<file path="config.mk">
export PLATFORM = sky130hd
export DESIGN_NAME = prefix_tcam_table_core
export DESIGN_NICKNAME = d
export VERILOG_FILES = /design/src/hw/rtl/ptcam_pkg.sv /design/src/hw/rtl/ptcam_ram.sv /design/src/hw/rtl/ptcam_ctrl.sv /design/src/hw/rtl/ptcam_dpath.sv /design/src/hw/rtl/prefix_tcam_table_core.sv
export SDC_FILE = /design/constraint.sdc
export NUM_CORES = 2
export LEC_CHECK = 0
export ABC_AREA = 1
export BUFFER_PORTS_ARGS = -buffer_cell sky130_fd_sc_hd__buf_2
export CAP_MARGIN = 25
export CORE_ASPECT_RATIO = 2
export CORE_UTILIZATION = 40
export DETAILED_ROUTE_END_ITERATION = 10
export SLEW_MARGIN = 20
export SYNTH_ARGS = -nofsm -noshare
export SYNTH_HDL_FRONTEND = slang
export SYNTH_SLANG_ARGS = --single-unit
</file>
<file path="constraint.sdc">
create_clock -name i_clk -period 8.45 [get_ports i_clk]
set_clock_uncertainty 0.1 [all_clocks]
set_input_delay 0 -clock i_clk [delete_from_list [all_inputs] [get_ports i_clk]]
set_output_delay 0 -clock i_clk [all_outputs]
set_load 0.03 [all_outputs]
</file>
<file path="src/hw/rtl/ptcam_pkg.sv">
// Shared types, codes and helpers for the prefix TCAM table.
// No dependencies; every other file but ptcam_ram imports this package.
package ptcam_pkg;

    localparam int DEPTH = 64;
    localparam int WIDTH = 32;
    localparam int AW    = 6;              // row address bits
    localparam int CW    = 7;              // occupied count bits (0..DEPTH)
    localparam int LW    = 6;              // entry length bits
    localparam int RW    = WIDTH + LW;     // stored word: bits then length

    localparam logic [2:0] K_PREFIX     = 3'd0;
    localparam logic [2:0] K_EXACT      = 3'd1;
    localparam logic [2:0] K_OVERWRITE  = 3'd2;
    localparam logic [2:0] K_INSERT     = 3'd3;
    localparam logic [2:0] K_INVALIDATE = 3'd4;
    localparam logic [2:0] K_REMOVE     = 3'd5;
    localparam logic [2:0] K_READ       = 3'd6;

    localparam logic [1:0] ST_OK     = 2'd0;
    localparam logic [1:0] ST_FULL   = 2'd1;
    localparam logic [1:0] ST_WIDE   = 2'd2;
    localparam logic [1:0] ST_BEYOND = 2'd3;

    localparam logic CFG_ROWS  = 1'b0;
    localparam logic CFG_WIDTH = 1'b1;

    typedef struct packed {
        logic [2:0]       kind;
        logic [WIDTH-1:0] key_bits;
        logic [LW-1:0]    key_length;
        logic [AW-1:0]    position;
    } t_in;

    typedef struct packed {
        logic [1:0]       status;
        logic             hit;
        logic [AW-1:0]    match_index;
        logic [WIDTH-1:0] read_bits;
        logic [LW-1:0]    read_length;
    } t_out;

    typedef enum logic [1:0] {RA_ROW, RA_ROW_M1, RA_ROW_P1, RA_POS} t_raddr_sel;
    typedef enum logic [1:0] {RI_ZERO, RI_COUNT, RI_POS} t_row_init;

    typedef struct packed {
        logic       load;
        logic       decode;
        logic       rd_en;
        t_raddr_sel rd_sel;
        logic       shift_wr;
        logic       put;
        logic       row_load;
        t_row_init  row_init;
        logic       row_inc;
        logic       row_dec;
        logic       set_hit;
        logic       capture;
        logic       remove_done;
        logic       publish;
    } t_cmd;

    typedef struct packed {
        logic [2:0] kind;
        logic       wr_err;
        logic       pos_in;
        logic       pos_valid;
        logic       count_zero;
        logic       row_eq_pos;
        logic       row_last;
        logic       match;
        logic       out_free;
    } t_stat;

    function automatic logic [WIDTH-1:0] lead_mask(input logic [LW-1:0] len);
        logic [WIDTH-1:0] ones;
        ones = '1;
        if (len >= LW'(WIDTH)) begin
            return ones;
        end
        return ones & ~(ones >> len);
    endfunction

endpackage

</file>
<file path="src/hw/rtl/ptcam_ram.sv">
// Generic single-write, single-read RAM with registered read data.
// No dependencies.
module ptcam_ram #(
    parameter int W = 38,
    parameter int D = 64
) (
    input  logic                 i_clk,
    input  logic                 i_we,
    input  logic [$clog2(D)-1:0] i_waddr,
    input  logic [W-1:0]         i_wdata,
    input  logic                 i_re,
    input  logic [$clog2(D)-1:0] i_raddr,
    output logic [W-1:0]         o_rdata
);
    logic [W-1:0] r_mem [D];
    logic [W-1:0] r_rdata;

    always_ff @(posedge i_clk) begin
        if (i_we) begin
            r_mem[i_waddr] <= i_wdata;
        end
        if (i_re) begin
            r_rdata <= r_mem[i_raddr];
        end
    end

    assign o_rdata = r_rdata;
endmodule

</file>
<file path="src/hw/rtl/ptcam_ctrl.sv">
// Sequencer for the prefix TCAM table: walks rows for searches and shifts.
// Depends on ptcam_pkg.
module ptcam_ctrl import ptcam_pkg::*; (
    input  logic  i_clk,
    input  logic  i_rst_n,
    input  logic  i_in_valid,
    input  t_stat i_stat,
    output logic  o_in_stall,
    output t_cmd  o_cmd
);
    typedef enum logic [3:0] {
        S_IDLE, S_DEC, S_SRD, S_SCMP, S_IRD, S_IWR, S_WPOS,
        S_RRD, S_RWR, S_READ, S_RCAP, S_FIN
    } t_state;

    t_state r_state, n_state;

    always_comb begin
        n_state = r_state;
        o_cmd   = '0;
        unique case (r_state)
            S_IDLE: begin
                if (i_in_valid) begin
                    o_cmd.load = 1'b1;
                    n_state    = S_DEC;
                end
            end
            S_DEC: begin
                o_cmd.decode = 1'b1;
                n_state      = S_FIN;
                unique case (i_stat.kind)
                    K_PREFIX, K_EXACT: begin
                        if (!i_stat.count_zero) begin
                            o_cmd.row_load = 1'b1;
                            o_cmd.row_init = RI_ZERO;
                            n_state        = S_SRD;
                        end
                    end
                    K_OVERWRITE, K_INSERT: begin
                        if (!i_stat.wr_err) begin
                            if (i_stat.kind == K_INSERT && i_stat.pos_in) begin
                                o_cmd.row_load = 1'b1;
                                o_cmd.row_init = RI_COUNT;
                                n_state        = S_IRD;
                            end else begin
                                n_state = S_WPOS;
                            end
                        end
                    end
                    K_REMOVE: begin
                        if (i_stat.pos_in) begin
                            o_cmd.row_load = 1'b1;
                            o_cmd.row_init = RI_POS;
                            n_state        = S_RRD;
                        end
                    end
                    K_READ: begin
                        if (i_stat.pos_in && i_stat.pos_valid) begin
                            n_state = S_READ;
                        end
                    end
                    default: n_state = S_FIN;
                endcase
            end
            S_SRD: begin
                o_cmd.rd_en  = 1'b1;
                o_cmd.rd_sel = RA_ROW;
                n_state      = S_SCMP;
            end
            S_SCMP: begin
                priority if (i_stat.match) begin
                    o_cmd.set_hit = 1'b1;
                    n_state       = S_FIN;
                end else if (i_stat.row_last) begin
                    n_state = S_FIN;
                end else begin
                    o_cmd.row_inc = 1'b1;
                    n_state       = S_SRD;
                end
            end
            S_IRD: begin
                if (i_stat.row_eq_pos) begin
                    n_state = S_WPOS;
                end else begin
                    o_cmd.rd_en  = 1'b1;
                    o_cmd.rd_sel = RA_ROW_M1;
                    n_state      = S_IWR;
                end
            end
            S_IWR: begin
                o_cmd.shift_wr = 1'b1;
                o_cmd.row_dec  = 1'b1;
                n_state        = S_IRD;
            end
            S_WPOS: begin
                o_cmd.put = 1'b1;
                n_state   = S_FIN;
            end
            S_RRD: begin
                if (i_stat.row_last) begin
                    o_cmd.remove_done = 1'b1;
                    n_state           = S_FIN;
                end else begin
                    o_cmd.rd_en  = 1'b1;
                    o_cmd.rd_sel = RA_ROW_P1;
                    n_state      = S_RWR;
                end
            end
            S_RWR: begin
                o_cmd.shift_wr = 1'b1;
                o_cmd.row_inc  = 1'b1;
                n_state        = S_RRD;
            end
            S_READ: begin
                o_cmd.rd_en  = 1'b1;
                o_cmd.rd_sel = RA_POS;
                n_state      = S_RCAP;
            end
            S_RCAP: begin
                o_cmd.capture = 1'b1;
                n_state       = S_FIN;
            end
            S_FIN: begin
                if (i_stat.out_free) begin
                    o_cmd.publish = 1'b1;
                    n_state       = S_IDLE;
                end
            end
            default: n_state = S_IDLE;
        endcase
    end

    always_ff @(posedge i_clk) begin
        if (!i_rst_n) begin
            r_state <= S_IDLE;
        end else begin
            r_state <= n_state;
        end
    end

    assign o_in_stall = (r_state != S_IDLE);
endmodule

</file>
<file path="src/hw/rtl/ptcam_dpath.sv">
// Datapath of the prefix TCAM table: row RAM, valid bits, count, limits,
// compare logic and result registers. Depends on ptcam_pkg and ptcam_ram.
module ptcam_dpath import ptcam_pkg::*; (
    input  logic          i_clk,
    input  logic          i_rst_n,
    input  t_cmd          i_cmd,
    input  t_in           i_in,
    input  logic          i_cfg_valid,
    input  logic          i_cfg_index,
    input  logic [CW-1:0] i_cfg_data,
    input  logic          i_out_stall,
    output t_stat         o_stat,
    output t_out          o_out,
    output logic          o_out_valid
);
    logic [CW-1:0]    r_rows_cfg, n_rows_cfg;
    logic [LW-1:0]    r_width_cfg, n_width_cfg;
    logic [DEPTH-1:0] r_valid, n_valid;
    logic [CW-1:0]    r_occ, n_occ;
    logic             r_out_valid, n_out_valid;
    t_in              r_op;
    logic [AW-1:0]    r_row;
    t_out             r_res;
    t_out             r_out;

    logic [CW-1:0]    lim, pos_ext;
    logic [LW-1:0]    wlim, slen;
    logic             pos_in, adds;
    logic [1:0]       wstatus;
    logic [RW-1:0]    rdata, wdata;
    logic [WIDTH-1:0] rd_bits, key_stored;
    logic [LW-1:0]    rd_len;
    logic             pm, em;
    logic [AW-1:0]    raddr, waddr;
    logic             we;

    assign lim     = (r_rows_cfg > CW'(DEPTH)) ? CW'(DEPTH) : r_rows_cfg;
    assign wlim    = (r_width_cfg > LW'(WIDTH)) ? LW'(WIDTH) : r_width_cfg;
    assign slen    = (r_op.key_length > LW'(WIDTH)) ? LW'(WIDTH) : r_op.key_length;
    assign pos_ext = {1'b0, r_op.position};
    assign pos_in  = pos_ext < r_occ;
    assign adds    = (r_op.kind == K_INSERT) || !pos_in;

    always_comb begin
        wstatus = ST_OK;
        if (r_op.kind == K_OVERWRITE || r_op.kind == K_INSERT) begin
            priority if (pos_ext >= lim) begin
                wstatus = ST_BEYOND;
            end else if (adds && r_occ >= lim) begin
                wstatus = ST_FULL;
            end else if (r_op.key_length > wlim) begin
                wstatus = ST_WIDE;
            end else begin
                wstatus = ST_OK;
            end
        end
    end

    assign rd_bits    = rdata[RW-1:LW];
    assign rd_len     = rdata[LW-1:0];
    assign key_stored = r_op.key_bits & lead_mask(r_op.key_length);
    assign pm = (rd_len <= slen) &&
                (((r_op.key_bits ^ rd_bits) & lead_mask(rd_len)) == '0);
    assign em = (r_op.key_length <= LW'(WIDTH)) && (rd_len == r_op.key_length) &&
                (key_stored == rd_bits);

    always_comb begin
        unique case (i_cmd.rd_sel)
            RA_ROW:    raddr = r_row;
            RA_ROW_M1: raddr = r_row - AW'(1);
            RA_ROW_P1: raddr = r_row + AW'(1);
            RA_POS:    raddr = r_op.position;
            default:   raddr = r_row;
        endcase
    end

    assign we    = i_cmd.shift_wr || i_cmd.put;
    assign waddr = i_cmd.put ? r_op.position : r_row;
    assign wdata = i_cmd.put ? {key_stored, r_op.key_length} : rdata;

    ptcam_ram #(.W(RW), .D(DEPTH)) u_ram (
        .i_clk   (i_clk),
        .i_we    (we),
        .i_waddr (waddr),
        .i_wdata (wdata),
        .i_re    (i_cmd.rd_en),
        .i_raddr (raddr),
        .o_rdata (rdata)
    );

    always_comb begin
        o_stat.kind       = r_op.kind;
        o_stat.wr_err     = (wstatus != ST_OK);
        o_stat.pos_in     = pos_in;
        o_stat.pos_valid  = r_valid[r_op.position];
        o_stat.count_zero = (r_occ == '0);
        o_stat.row_eq_pos = (r_row == r_op.position);
        o_stat.row_last   = ({1'b0, r_row} + CW'(1)) >= r_occ;
        o_stat.match      = r_valid[r_row] && ((r_op.kind == K_PREFIX) ? pm : em);
        o_stat.out_free   = !r_out_valid || !i_out_stall;
    end

    // Valid bits, count, limits and the output valid flag.
    always_comb begin
        n_valid     = r_valid;
        n_occ       = r_occ;
        n_rows_cfg  = r_rows_cfg;
        n_width_cfg = r_width_cfg;
        n_out_valid = r_out_valid;

        if (i_cfg_valid) begin
            unique case (i_cfg_index)
                CFG_ROWS:  n_rows_cfg  = i_cfg_data;
                CFG_WIDTH: n_width_cfg = i_cfg_data[LW-1:0];
                default:   n_rows_cfg  = r_rows_cfg;
            endcase
        end

        if (i_cmd.decode && pos_in) begin
            if (r_op.kind == K_INVALIDATE) begin
                n_valid[r_op.position] = 1'b0;
            end
            if (r_op.kind == K_INSERT && wstatus == ST_OK) begin
                for (int i = 1; i < DEPTH; i++) begin
                    if (CW'(i) > pos_ext && CW'(i) <= r_occ) begin
                        n_valid[i] = r_valid[i-1];
                    end
                end
            end
            if (r_op.kind == K_REMOVE) begin
                for (int i = 0; i < DEPTH - 1; i++) begin
                    if (CW'(i) >= pos_ext && CW'(i) + CW'(1) < r_occ) begin
                        n_valid[i] = r_valid[i+1];
                    end
                end
                for (int i = 0; i < DEPTH; i++) begin
                    if (CW'(i) + CW'(1) == r_occ) begin
                        n_valid[i] = 1'b0;
                    end
                end
            end
        end

        if (i_cmd.put) begin
            for (int i = 0; i < DEPTH; i++) begin
                if (CW'(i) >= r_occ && CW'(i) < pos_ext) begin
                    n_valid[i] = 1'b0;
                end
            end
            n_valid[r_op.position] = 1'b1;
            if (!pos_in) begin
                n_occ = pos_ext + CW'(1);
            end else if (r_op.kind == K_INSERT) begin
                n_occ = r_occ + CW'(1);
            end
        end

        if (i_cmd.remove_done) begin
            n_occ = r_occ - CW'(1);
        end

        if (i_cmd.publish) begin
            n_out_valid = 1'b1;
        end else if (!i_out_stall) begin
            n_out_valid = 1'b0;
        end
    end

    always_ff @(posedge i_clk) begin
        if (!i_rst_n) begin
            r_valid     <= '0;
            r_occ       <= '0;
            r_rows_cfg  <= CW'(64);
            r_width_cfg <= LW'(32);
            r_out_valid <= 1'b0;
        end else begin
            r_valid     <= n_valid;
            r_occ       <= n_occ;
            r_rows_cfg  <= n_rows_cfg;
            r_width_cfg <= n_width_cfg;
            r_out_valid <= n_out_valid;
        end
    end

    // Operation latch, row pointer and result payload.
    always_ff @(posedge i_clk) begin
        if (i_cmd.load) begin
            r_op  <= i_in;
            r_res <= '0;
        end
        if (i_cmd.decode) begin
            r_res.status <= wstatus;
        end
        if (i_cmd.set_hit) begin
            r_res.hit         <= 1'b1;
            r_res.match_index <= r_row;
        end
        if (i_cmd.capture) begin
            r_res.read_bits   <= rd_bits;
            r_res.read_length <= rd_len;
        end
        if (i_cmd.row_load) begin
            unique case (i_cmd.row_init)
                RI_ZERO:  r_row <= '0;
                RI_COUNT: r_row <= r_occ[AW-1:0];
                RI_POS:   r_row <= r_op.position;
                default:  r_row <= '0;
            endcase
        end else if (i_cmd.row_inc) begin
            r_row <= r_row + AW'(1);
        end else if (i_cmd.row_dec) begin
            r_row <= r_row - AW'(1);
        end
        if (i_cmd.publish) begin
            r_out <= r_res;
        end
    end

    assign o_out       = r_out;
    assign o_out_valid = r_out_valid;
endmodule

</file>
<file path="src/hw/rtl/prefix_tcam_table_core.sv">
// Top level of the prefix TCAM table: sequencer plus datapath.
// Depends on ptcam_pkg, ptcam_ctrl, ptcam_dpath (and ptcam_ram below it).
//
//  channel   direction  handshake              payload
//  -------   ---------  ---------------------  ---------------------------
//  in        sink       i_in_valid/o_in_stall  t_in  (kind, key, length, pos)
//  out       source     o_out_valid/i_out_stall t_out (status, hit, index, read)
//  cfg       sink       i_cfg_valid/o_cfg_ready index 0 rows, 1 width; 7b data
//
// The sequencer takes one item at a time through the row RAM: a search reads each
// row and then compares it; an insert or remove with shift reads each row moved
// and then writes it one place along; a read reads the addressed row and then
// captures it; a write puts the entry at its position.
// Reset is synchronous and clears valid bits and the count and sets the limits
// back to 64 rows and width 32 at once; no clearing pass is needed since row
// contents are only seen through valid. A finished result waits in the output
// register under stall while the next transfer is accepted; the sequencer holds
// in its final state only while that register is occupied and stalled.
module prefix_tcam_table_core import ptcam_pkg::*; (
    input  logic          i_clk,
    input  logic          i_rst_n,
    input  logic          i_in_valid,
    output logic          o_in_stall,
    input  t_in           i_in,
    output logic          o_out_valid,
    input  logic          i_out_stall,
    output t_out          o_out,
    input  logic          i_cfg_valid,
    output logic          o_cfg_ready,
    input  logic          i_cfg_index,
    input  logic [CW-1:0] i_cfg_data
);
    t_cmd  cmd;
    t_stat stat;

    // Hold the sequence of commands for one item at a time.
    ptcam_ctrl u_ctrl (
        .i_clk      (i_clk),
        .i_rst_n    (i_rst_n),
        .i_in_valid (i_in_valid),
        .i_stat     (stat),
        .o_in_stall (o_in_stall),
        .o_cmd      (cmd)
    );

    // Row store, compares and result registers.
    ptcam_dpath u_dpath (
        .i_clk       (i_clk),
        .i_rst_n     (i_rst_n),
        .i_cmd       (cmd),
        .i_in        (i_in),
        .i_cfg_valid (i_cfg_valid),
        .i_cfg_index (i_cfg_index),
        .i_cfg_data  (i_cfg_data),
        .i_out_stall (i_out_stall),
        .o_stat      (stat),
        .o_out       (o_out),
        .o_out_valid (o_out_valid)
    );

    // Configuration writes are taken in any cycle.
    assign o_cfg_ready = 1'b1;
endmodule

</file>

◆ ◆ ◆ ◆ ◆

= Work to complete =
For the material above, state the number of lines that include the word "dependencies". Leave out everything else.

= Solution to the exercise =
2